Although the mangroves remain healthy, the oyster harvesters have witnessed the effects of increased pressure on the oyster population first hand. The women report that oysters today are smaller and harder to find than thirty years ago or even ten years ago. Even with the increased effort required to harvest, more women are harvesting today than in the past. These women rely on oysters for their livelihoods and contribute to food security in a country that is heavily dependent on seafood for protein.
In 2007 a group of oyster harvesters organized themselves into a producer association called TRY Women's Oyster Harvesting Association. The first members decided to call the organization TRY, because it was an effort to do just that - try to improve the situation for oyster harvesters without much certainty that their efforts would pay off. After some initial success fund raising to buy boats, membership in TRY grew rapidly from fourteen women in just one village to 500 oyster harvesters from fifteen communities across the Greater Banjul Area today. This growth was no small feat. Although the women are all Jola, a minority ethnic group in Gambia, they are divided into different sects with distinct languages and heritages. Through TRY, the harvesters have been able to put aside these differences and work as a cohesive community making decisions by consensus and collectively prioritizing needs.
Two years later in fall 2009, TRY became linked with the USAID funded Sustainable Fisheries Project, Ba Nafaa. Ba Nafaa has helped TRY expand the scope of its mission and has worked to create a sustainable co-management plan for the oyster fishery that respects the needs of harvesters, consumers, and the environment.
In their short time together TRY and Ba Nafaa have already made some important strides in working toward improved livelihoods and fisheries practices. The women have collectively agreed to practices that may be difficult in the short run, but pay off over time. Traditionally, oysters are harvested during the dry season, with the wet months of July through December closed for harvesting. This year, the communities agreed to extend the closed season until March. When harvesting resumed in the spring, the women saw the benefits of the extended closure immediately, noticing a marked increase in the size of oysters for harvest. Additionally, each community agreed to close one bolong, or tributary, in their territory for the entire year to encourage regeneration of the oyster population there.

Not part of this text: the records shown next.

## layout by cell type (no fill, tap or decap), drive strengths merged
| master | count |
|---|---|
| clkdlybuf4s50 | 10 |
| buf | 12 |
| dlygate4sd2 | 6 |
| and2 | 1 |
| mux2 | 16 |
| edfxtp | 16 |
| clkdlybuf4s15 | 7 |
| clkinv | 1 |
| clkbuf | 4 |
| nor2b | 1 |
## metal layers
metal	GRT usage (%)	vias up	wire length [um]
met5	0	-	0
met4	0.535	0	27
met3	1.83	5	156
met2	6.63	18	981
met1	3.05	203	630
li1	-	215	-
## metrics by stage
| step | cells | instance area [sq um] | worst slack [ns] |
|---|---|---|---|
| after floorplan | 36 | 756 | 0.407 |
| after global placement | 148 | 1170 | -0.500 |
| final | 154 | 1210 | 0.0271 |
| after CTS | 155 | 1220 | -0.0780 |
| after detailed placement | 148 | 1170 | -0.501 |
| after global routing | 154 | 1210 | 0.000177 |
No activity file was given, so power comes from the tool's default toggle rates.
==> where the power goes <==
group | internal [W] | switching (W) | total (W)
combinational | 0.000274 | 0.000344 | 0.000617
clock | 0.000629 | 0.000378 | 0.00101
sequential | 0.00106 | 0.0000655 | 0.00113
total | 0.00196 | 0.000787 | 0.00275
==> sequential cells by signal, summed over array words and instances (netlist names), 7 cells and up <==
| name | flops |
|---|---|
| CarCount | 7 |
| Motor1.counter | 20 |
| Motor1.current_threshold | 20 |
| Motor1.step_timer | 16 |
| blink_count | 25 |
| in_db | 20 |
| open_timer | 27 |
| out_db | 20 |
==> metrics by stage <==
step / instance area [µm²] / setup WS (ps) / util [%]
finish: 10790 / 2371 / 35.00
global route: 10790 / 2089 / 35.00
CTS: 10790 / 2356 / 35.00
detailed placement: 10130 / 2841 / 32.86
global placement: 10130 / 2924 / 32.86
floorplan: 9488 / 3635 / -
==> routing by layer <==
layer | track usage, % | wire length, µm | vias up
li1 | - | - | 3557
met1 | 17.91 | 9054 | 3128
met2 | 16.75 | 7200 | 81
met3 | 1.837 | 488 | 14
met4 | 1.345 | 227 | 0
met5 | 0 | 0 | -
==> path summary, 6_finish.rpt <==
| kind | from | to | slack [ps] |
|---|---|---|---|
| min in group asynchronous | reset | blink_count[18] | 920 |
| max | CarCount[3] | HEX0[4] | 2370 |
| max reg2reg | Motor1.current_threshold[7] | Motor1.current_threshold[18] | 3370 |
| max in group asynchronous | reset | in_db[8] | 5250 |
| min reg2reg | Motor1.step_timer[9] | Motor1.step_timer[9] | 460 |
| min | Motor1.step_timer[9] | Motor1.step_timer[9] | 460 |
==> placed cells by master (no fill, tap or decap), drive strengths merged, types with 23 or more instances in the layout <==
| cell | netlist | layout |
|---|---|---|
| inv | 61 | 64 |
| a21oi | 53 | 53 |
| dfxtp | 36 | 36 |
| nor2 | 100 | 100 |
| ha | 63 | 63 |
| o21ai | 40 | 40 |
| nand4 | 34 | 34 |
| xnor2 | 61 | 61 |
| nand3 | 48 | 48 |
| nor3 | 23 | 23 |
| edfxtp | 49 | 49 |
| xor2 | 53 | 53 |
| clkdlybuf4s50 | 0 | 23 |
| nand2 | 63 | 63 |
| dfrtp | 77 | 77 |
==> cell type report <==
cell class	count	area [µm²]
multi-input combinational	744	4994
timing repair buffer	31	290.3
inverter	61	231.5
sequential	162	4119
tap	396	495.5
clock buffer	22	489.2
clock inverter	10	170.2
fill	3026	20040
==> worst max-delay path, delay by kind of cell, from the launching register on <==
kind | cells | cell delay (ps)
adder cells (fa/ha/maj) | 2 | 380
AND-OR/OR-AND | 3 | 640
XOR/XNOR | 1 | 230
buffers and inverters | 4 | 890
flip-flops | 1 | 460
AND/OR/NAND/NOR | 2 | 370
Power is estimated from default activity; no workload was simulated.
<file path="./config.mk">
export PLATFORM = sky130hd
export DESIGN_NAME = Data_Path
export DESIGN_NICKNAME = Data_Path
export VERILOG_FILES = /design/flow/design.v
export SDC_FILE = /design/flow/constraint.sdc
export NUM_CORES = 4
export LEC_CHECK = 1
export CORE_UTILIZATION = 50
</file>
<file path="./constraint.sdc">
current_design Data_Path

set clk_period 28.0
set clk_io_pct 0.2

create_clock -name clk0 -period $clk_period [get_ports {CLK}]

set non_clock_inputs [all_inputs -no_clocks]
set_input_delay [expr $clk_period * $clk_io_pct] -clock clk0 $non_clock_inputs
set_output_delay [expr $clk_period * $clk_io_pct] -clock clk0 [all_outputs]
</file>
<file path="./design.v">
module ALU #(parameter ALUResult_WIDTH = 32 ,
                       ALUIN_WIDTH   = 32 ,
					             ALUControl_WIDTH = 3  
	        )
(
input          [ALUIN_WIDTH - 1 : 0]         SrcA , SrcB , 
input          [ALUControl_WIDTH - 1 : 0]    ALUControl ,
output reg     [ALUResult_WIDTH - 1 : 0]     ALUResult ,
output reg                                   Zero_flag 
) ;
always @(*)
begin
 ALUResult = 32'b0 ;
 case (ALUControl)
 3'b000 : ALUResult = SrcA & SrcB ;
 3'b001 : ALUResult = SrcA | SrcB ;
 3'b010 : ALUResult = SrcA + SrcB ;
 3'b100 : ALUResult = SrcA - SrcB ;
 3'b101 : ALUResult = SrcA * SrcB ;
 3'b110 : begin 
           if(SrcA < SrcB)
             ALUResult = 32'b1 ; 
		   else
		     ALUResult = 32'b0 ; 
		  end
default : ALUResult = 32'b0 ;
 endcase
end
always @(*) begin
 Zero_flag = (ALUResult == 32'b0);
end 
endmodule
module Adder #(parameter ADDER_WIDTH = 32)
(
input  [ADDER_WIDTH - 1 : 0] IN_1 , IN_2 ,
output [ADDER_WIDTH - 1 : 0] OUT  
);
assign OUT = IN_1 + IN_2 ;
endmodule
module Data_Path 
   #(parameter MIPS_SIZE = 32 , 
			   ALUControl_WIDTH = 3 ,
			   RegAdd_WIDTH = 5  
    )
(
 input                                 CLK , RST ,
 input   [MIPS_SIZE - 1 : 0 ]          ReadData ,
 output  [MIPS_SIZE - 1 : 0 ]          WriteData ,
 output  [MIPS_SIZE - 1 : 0]           PC ,
 input   [MIPS_SIZE - 1 : 0]           instr ,
 output  [MIPS_SIZE - 1 : 0]           ALUResult ,
 output                                Zero_flag ,
 input                                 MemtoReg ,
 input                                 PCSrc ,
 input   [ALUControl_WIDTH - 1 : 0]    ALUControl ,
 input                                 ALUSrc ,
 input                                 RegDst ,
 input                                 RegWrite  ,
 input                                 Jump
);
wire  [RegAdd_WIDTH - 1 : 0]   A3_mux ;
wire  [MIPS_SIZE - 1 : 0]      WD3_Result ;
wire  [MIPS_SIZE - 1 : 0]      RD1_SrcA ;
wire  [MIPS_SIZE - 1 : 0]      SrcB_mux ;
wire  [MIPS_SIZE - 1 : 0]      Signlmm ; 
wire  [MIPS_SIZE - 1 : 0]      Signlmm_Shift ; 
wire  [MIPS_SIZE - 1 : 0]      PCPlus4 ;
wire  [MIPS_SIZE - 1 : 0]      PCBranch ;
wire  [MIPS_SIZE - 1 : 0]      Branch_mux ;
wire  [MIPS_SIZE - 1 : 0]      Shift_mux ;
wire  [MIPS_SIZE - 1 : 0]      PC_mux ;
Register_File RegFile (
.CLK(CLK) ,
.RST(RST) ,
.A1(instr[25:21]) ,
.A2(instr[20:16]) ,
.A3(A3_mux) ,
.WE3(RegWrite) ,
.WD3(WD3_Result) ,
.RD1(RD1_SrcA) ,
.RD2(WriteData)
);
MUX #(.MUX_SIZE(5)) MUX_A3 (
.IN_0(instr[20:16]) ,
.IN_1(instr[15:11]) ,
.SEL(RegDst) ,
.OUT(A3_mux)
);
MUX  MUX_Result (
.IN_0(ALUResult) ,
.IN_1(ReadData) ,
.SEL(MemtoReg) ,
.OUT(WD3_Result)
);
Sign_Extend Sign_Extend (
.IN(instr[15:0]) ,
.OUT(Signlmm) 
);
MUX  MUX_SrcB (
.IN_0(WriteData) ,
.IN_1(Signlmm) ,
.SEL(ALUSrc) ,
.OUT(SrcB_mux)
);
ALU ALU1 (
.SrcA(RD1_SrcA) ,
.SrcB(SrcB_mux) ,
.ALUControl(ALUControl) ,
.ALUResult(ALUResult) ,
.Zero_flag(Zero_flag)
);
Shift_left_twice SLT_Signlmm (
.Shift_IN(Signlmm) ,
.Shift_OUT(Signlmm_Shift)
);
Shift_left_twice SLT_PCJump (
.Shift_IN({6'd0 ,instr[25:0] }) ,
.Shift_OUT(Shift_mux)
);
Adder Adder_PCBranch(
.IN_1(Signlmm_Shift) ,
.IN_2(PCPlus4) ,
.OUT(PCBranch)
);
Adder Adder_PCPlus4(
.IN_1(PC) ,
.IN_2(32'd4) ,
.OUT(PCPlus4)
);
MUX MUX_Branch (
.IN_0(PCPlus4) ,
.IN_1(PCBranch) ,
.SEL(PCSrc) ,
.OUT(Branch_mux)
);
MUX MUX_PCJump (
.IN_0(Branch_mux) ,
.IN_1({PCPlus4[31:28],Shift_mux[27:0]}) ,
.SEL(Jump) ,
.OUT(PC_mux)
);
PC PC1 (
.CLK(CLK) ,
.RST(RST) ,
.PC_reg(PC_mux) ,
.PC(PC)
);
endmodule
module MUX  #(parameter MUX_SIZE = 32)
(
 input   wire   [MUX_SIZE - 1 : 0]     IN_0,
 input   wire   [MUX_SIZE - 1 : 0]     IN_1,
 input   wire                          SEL,
 output  reg    [MUX_SIZE - 1 : 0]     OUT 
 );
  always @ (*)
    begin
     case(SEL)
	  1'b0 :  OUT = IN_0 ;       
	  1'b1 :  OUT = IN_1 ;     		
     endcase        	   
  end
endmodule
module PC #(parameter PC_WIDTH = 32)
(
input                          CLK ,RST,
input      [PC_WIDTH - 1 : 0]   PC_reg ,
output reg [PC_WIDTH - 1 : 0]   PC 
);
always @( posedge CLK or negedge RST )
begin
if (!RST)
  PC <= 32'b0 ;
else 
  PC <= PC_reg ;
end
endmodule
module Register_File #(parameter RegAdd_WIDTH = 5 , RegFile_WIDTH = 32 , RegFile_DEPTH = 32)
(
 input                                  CLK ,RST ,
 input                                  WE3 ,
 input      [RegAdd_WIDTH - 1 : 0]      A1 , A2 , A3 ,
 input      [RegFile_WIDTH - 1 : 0]     WD3 ,
 output reg [RegFile_WIDTH - 1 : 0]     RD1 ,RD2
);
reg [RegFile_WIDTH - 1 : 0] RegFile [RegFile_DEPTH - 1 : 0] ;
integer I ;
always @(posedge CLK or negedge RST)
begin
if(!RST)   
    begin
      for (I = 0 ; I < RegFile_DEPTH ; I = I +1)
        begin
          RegFile[I] <= {RegFile_WIDTH{1'b0}}; 
        end
     end
else if (WE3) 
   RegFile[A3] <= WD3 ;
end 
always @*
begin
   RD1 = RegFile[A1] ;
   RD2 = RegFile[A2] ;
end
endmodule
module Shift_left_twice #(parameter Shift_WIDTH = 32)
(
input   [Shift_WIDTH - 1 : 0]  Shift_IN ,
output  [Shift_WIDTH - 1 : 0]  Shift_OUT
);
assign Shift_OUT = Shift_IN << 2 ;
endmodule
module Sign_Extend #(parameter DATA_IN = 16 , DATA_OUT = 32 )
(
 input   [DATA_IN  - 1 : 0]  IN ,
 output  [DATA_OUT - 1 : 0]  OUT 
);
assign OUT = { {DATA_IN{IN[DATA_IN-1]} } , IN } ;  
endmodule
</file>
<file path="./run.sh">
#!/bin/bash
# OpenROAD 26Q1-2900-gdf79404cd8, Yosys 0.63+post, stock flow scripts
make -C /OpenROAD-flow-scripts/flow DESIGN_CONFIG=/design/flow/config.mk WORK_HOME=/design/flow/orfs finish
</file>
==> impl_metrics.py <==
# Flow results
metrics = {
    "outcome": {
        "status": "complete, no violations",
    },
    "power": {
        "seq_power_share_pct": 24.7,
        "p_sw_share_pct": 49.29,
        "p_leak_uw": 0.03805,
        "power_density_mw_per_mm2": 122.1,
        "p_int_uw": 5119,
        "combPwrFrac_pct": 59.7,
        "p_switching_uw": 4975,
        "clkPwrFrac_pct": 15.7,
        "ir_drop_mv": 0.2670,
    },
    "synthesis": {
        "ys_chip_area_mm2": 0.07398,
        "top_cell_area_share_pct": 35.65,
        "synth-seq-cells": 1054,
        "ys_top_cells_by_area": "dfrtp_1 36%, fa_1 11%, nand2_1 7.6%",
        "top_cells_by_count": "1,499 x nand2_1, 1,104 x o21ai_0, 1,054 x dfrtp_1",
        "synth.distinct_cells": 104,
        "synthArstFlopShare_pct": 100.0,
        "avgSynthCellArea_um2": 8.478,
        "syn_area_mm2": 0.07398,
        "ys_warn_count": 6,
        "synthFlopType": "dfrtp_1",
        "yosys_cells": 8727,
        "syn-instance-count": 8727,
        "edf_count": 0,
        "most_common_cell": "nand2_1",
        "yosys.area.top_type": "dfrtp_1",
        "ys_seq_share_pct": 35.65,
    },
    "setup_path": {
        "slowest_stage": "nor2_2",
        "max_stage_delay_ns": 0.81,
        "r2r-end": "RegFile.RegFile[20][29]$_DFFE_PN0P_",
        "r2r_slack_ns": 16.45,
        "worst_ep_arrival_time_ns": 20.32,
        "required_ns": 22.40,
        "critPathKind": "primary input to output port",
        "critPathLaunchType": "primary input",
        "critPathLaunch": "instr[20]",
        "endpoint": "Zero_flag",
        "r2r_cells": 34,
        "rr_startpoint": "RegFile.RegFile[17][9]$_DFFE_PN0P_",
        "cp_max_fo": 25,
        "cp-end-kind": "output port",
        "critPathMostFrequentCell": "fa_1",
    },
    "sta": {
        "hold_viol_final": 0,
        "period_needed_ns": 25.92,
        "fmax_mhz": 38.58,
        "finalSetupViolCount": 0,
        "rsz0062_at_grt": "no",
        "setup_tns_ns": 0,
        "max-slew-margin-rel_pct": 13.60,
        "skew_ns": 0.09001,
        "drv_slew": 0,
        "finalCritPeriodShare_pct": 92.57,
        "worstMarginPinSlew_ns": 1.296,
    },
    "route": {
        "drc": 0,
        "wire_per_inst_um": 36.91,
        "ant_nets": 0,
        "drtIter0Drc": 8645,
        "dr_total_vias": 74640,
        "vias_per_cell": 6.950,
        "dr.pass1.iters": 8,
        "drt-total-wl_um": 396400,
    },
    "clocking": {
        "numClockSinks": 1054,
        "tritoncts": "yes",
        "htreeDepth": 3,
        "cts_inserted_buffers": 112,
        "ctsHoldBuffers": 0,
        "insertion_delay_ns": 0.81,
        "clockBufferDepth": 3,
        "postCtsSetupBuffers": 0,
        "cts-root-buf": "clkbuf_16",
        "post_cts_resized": 0,
        "path_clk_slew_ns": 0.06,
    },
    "global_routing": {
        "grt_overflow_total": 0,
        "grt_usage_pct": 55.82,
        "grt_antenna_before_repair": 30,
        "grt_max_degree": 75,
        "grt_pass1_vias": 72260,
        "grt_pass1_wl_um": 552400,
    },
    "place": {
        "dp_hpwl_um": 260600,
        "io_buffers": 163,
        "dp_cells": 10490,
        "gp_congestion": 1.079,
    },
    "die": {
        "die_y_um": 386.7,
        "dieArea_mm2": 0.1495,
        "ios": 172,
        "rows": 140,
        "core_mm2": 0.1463,
        "die_x_um": 386.7,
        "fp_util_pct": 50.58,
    },
    "final_layout": {
        "syn_to_final_growth_pct": 11.79,
        "final_cells": 10740,
        "largest_reg_flops": 1024,
        "layout-drive-gt1-share_pct": 8.985,
    },
    "worst_hold_path": {
        "hp-class": "register to register",
    },
    "run": {
        "warnings": 95,
        "max_cap_viol_count": 0,
    },
}
-- routing by layer --
layer	track usage, %	vias up	part of all wire, %
met5	3.539	-	0.13
met4	38.57	37	9.8
met3	36.06	2180	17
met2	71.91	6491	39
met1	68.24	35690	34
li1	-	30240	-
-- layout by cell type (no fill, tap or decap), drive strengths merged, types with 18 or more instances in the layout --
cell type	Yosys	final
a2111oi	39	39
a21o	36	36
a21oi	186	186
a221oi	47	47
a222oi	19	19
a22o	37	37
a22oi	625	625
a31oi	25	25
and3	142	142
buf	202	368
clkbuf	470	164
clkdlybuf4s50	0	150
clkinv	15	45
dfrtp	1054	1054
diode	0	42
fa	411	411
ha	249	249
inv	659	660
mux2	19	19
mux2i	74	74
nand2	1500	1500
nand2b	30	30
nand3	360	360
nand4	189	189
nor2	556	556
nor2b	18	18
nor3	68	68
nor4	50	50
o21a	19	19
o21ai	1119	1119
o21bai	20	20
o22ai	29	29
o31ai	42	42
xnor2	102	102
xor2	39	39
-- power groups by stage --
| stage | clock (uW) | sequential (uW) | combinational [uW] |
|---|---|---|---|
| 5_1_grt | 1630 | 2540 | 6560 |
| 6_report | 1580 | 2490 | 6020 |
| 4_1_cts | 1580 | 2470 | 5960 |
-- final cells by class --
class                   count  area [um^2]
fillers                 13080        63560
flip-flops and latches   1054        26380
clock inverters            43        541.8
repair buffers            518         4242
well taps                1917         2399
diodes                     42        105.1
clock buffers             164         3319
inverters                 674         2531
multi-input cells        6328        43190
-- how the worst min path moves through the flow --
stage	startpoint	endpoint	slack, ns	cells past startpoint
4_1_cts	RegFile.RegFile[3][16]$_DFFE_PN0P_	RegFile.RegFile[3][16]$_DFFE_PN0P_	0.50	2
5_1_grt	RegFile.RegFile[23][21]$_DFFE_PN0P_	RegFile.RegFile[23][21]$_DFFE_PN0P_	0.52	2
6_report	RegFile.RegFile[3][16]$_DFFE_PN0P_	RegFile.RegFile[3][16]$_DFFE_PN0P_	0.50	2
-- metrics by stage --
stage / worst slack (ns) / total power [uW] / util [%] / hold slack (ns) / area (um^2)
after floorplan: 7.019 / 6060 / - / 0.4558 / 73990
after global placement: 2.719 / 8378 / 53.83 / 0.4780 / 78740
after detailed placement: 2.726 / 8391 / 53.83 / 0.4861 / 78740
after CTS: 2.684 / 9998 / 56.47 / 0.5029 / 82600
after global routing: 2.322 / 10730 / 56.48 / 0.5244 / 82600
final: 2.079 / 10090 / 56.54 / 0.5018 / 82700
-- critical path, delay by kind of cell --
| kind | cells | cell delay (ns) |
|---|---|---|
| compound gates | 8 | 2.81 |
| fa+ha+maj | 9 | 4.30 |
| buf+inv | 12 | 3.40 |
| xor+xnor | 1 | 0.34 |
| simple gates | 11 | 3.79 |
-- cells by family after synthesis --
kind of cell,count (synthesis),synth area share (%)
and+or+nand+nor,3038,18.31
other,1,0.005069
buffers and inverters,1346,7.238
adders and majority gates,660,15.33
DFF,1054,35.65
AOI/OAI and AO/OA,2390,20.38
muxes,94,1.321
xor gates and xnor gates,144,1.761
No activity file was given, so power comes from the tool's default toggle rates.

The women are also adopting practices to ensure that Tanbi remains a healthy mangrove ecosystem. Harvesters are learning about the ecological importance of mangroves and how destructive practices like cutting roots with machetes to collect the attached oysters damages the capacity of the ecosystem to support oyster populations and fish nurseries. They are sharing these lessons with one another and the Gambian public through short plays demonstrating proper harvesting techniques and sharing information about mangrove ecology. In a country stretched for resources, the oyster harvesters are also helping the Department of Parks and Wildlife Management police the wetlands by reporting observations of illegal fuel wood harvesting to local officials. The women are experimenting with shellfish aquaculture to help relieve pressure on wild stocks and limit the harm to mangroves.
One of the first accomplishments of TRY was to raise the price of oysters from ten dalasis per cup to fifteen. Customers have been willing to pay the new price, a partial acknowledgment of the value of these harvesters' effort. One of the big goals for Ba Nafaa and TRY, however, is to see that number grow exponentially by opening up new markets in the high end retail outlets serving tourists. This would be greatly aided by establishing a permanent market for harvesters who now must rely on customers stopping by the side of the road or at temporary markets in the major cities in the Greater Banjul Area. Eventually, the harvesters could develop an export market to the United States or European Union, which could yield prices high enough to create living wages for harvesters. In the meantime the oyster harvesters will continue to be found selling their catch along the road outside of Banjul, and working together to try to improve their situation.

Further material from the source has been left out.